72. Bird, P., and M. M. C. Carafa [2016]: Improving
deformation models by discounting transient signals in geodetic data, 1:
Concept and synthetic examples, *J. Geophys. Res., 121*(7), 5538-5556,
doi: 10.1002/2016JB013056.

**Abstract**. GPS geodesy
provides very precise velocities of benchmarks on decadal timescales, and
geodesists often describe their uncertainties with a velocity covariance
matrix. However, those who model neotectonic deformation to estimate long-term
seismic hazard want constraints on the interseismic velocities of stable
bedrock on multi-thousand-year timescales. When the former (available data) are
used as proxies for the latter (desired constraints), it is necessary to
increase uncertainties to characterize a variety of transient and/or surficial
noise processes, including magma chamber recharge, postseismic relaxation, pore
fluid motion, extremely slow landsliding, and glacial isostatic adjustment. The
effects of transient noise on distant reference benchmarks also add to
uncertainty of the long-term velocity reference frame. We augment the reported
velocity covariance matrix with transpose products of velocity perturbation
vectors from simple models approximately describing anticipated transient and
surficial noise sources. No artifacts are introduced by this method because the
velocity-vector data are unchanged.
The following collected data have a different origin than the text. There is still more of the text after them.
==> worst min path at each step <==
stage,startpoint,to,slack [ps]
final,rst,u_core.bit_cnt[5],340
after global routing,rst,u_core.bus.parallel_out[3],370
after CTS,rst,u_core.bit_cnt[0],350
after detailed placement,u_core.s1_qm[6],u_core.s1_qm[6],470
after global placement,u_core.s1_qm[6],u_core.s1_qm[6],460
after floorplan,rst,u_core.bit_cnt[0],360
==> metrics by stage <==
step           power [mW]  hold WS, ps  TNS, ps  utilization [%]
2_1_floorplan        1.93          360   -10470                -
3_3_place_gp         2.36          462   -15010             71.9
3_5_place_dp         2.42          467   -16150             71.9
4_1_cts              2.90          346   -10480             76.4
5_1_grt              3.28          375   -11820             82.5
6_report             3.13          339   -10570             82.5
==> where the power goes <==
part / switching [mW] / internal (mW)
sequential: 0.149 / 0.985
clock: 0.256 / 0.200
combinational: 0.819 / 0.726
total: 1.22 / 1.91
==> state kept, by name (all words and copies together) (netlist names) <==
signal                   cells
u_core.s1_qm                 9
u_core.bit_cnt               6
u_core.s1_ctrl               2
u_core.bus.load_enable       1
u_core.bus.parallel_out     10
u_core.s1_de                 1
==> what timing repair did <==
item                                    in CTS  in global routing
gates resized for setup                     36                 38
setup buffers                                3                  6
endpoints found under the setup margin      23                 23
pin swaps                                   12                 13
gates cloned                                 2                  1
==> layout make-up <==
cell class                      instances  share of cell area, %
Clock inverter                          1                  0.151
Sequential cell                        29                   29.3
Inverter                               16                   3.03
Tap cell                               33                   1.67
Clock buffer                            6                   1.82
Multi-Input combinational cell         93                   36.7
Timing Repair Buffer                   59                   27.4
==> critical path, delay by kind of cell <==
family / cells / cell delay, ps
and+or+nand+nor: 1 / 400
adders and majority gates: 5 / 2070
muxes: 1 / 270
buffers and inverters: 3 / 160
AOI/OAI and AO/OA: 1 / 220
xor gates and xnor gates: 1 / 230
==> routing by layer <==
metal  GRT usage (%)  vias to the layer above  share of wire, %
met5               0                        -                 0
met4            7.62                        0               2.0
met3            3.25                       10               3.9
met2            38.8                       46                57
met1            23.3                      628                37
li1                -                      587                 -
When the inverse of the augmented
covariance matrix (the “diminished normal matrix”) is used in the objective
function of a neotectonic deformation model partially driven by GPS data, the
perturbing effects of transient and surficial signals are greatly reduced.
Improvement occurs even when the prior estimates of noise processes are rather
crude. We present two examples computed with synthetic data.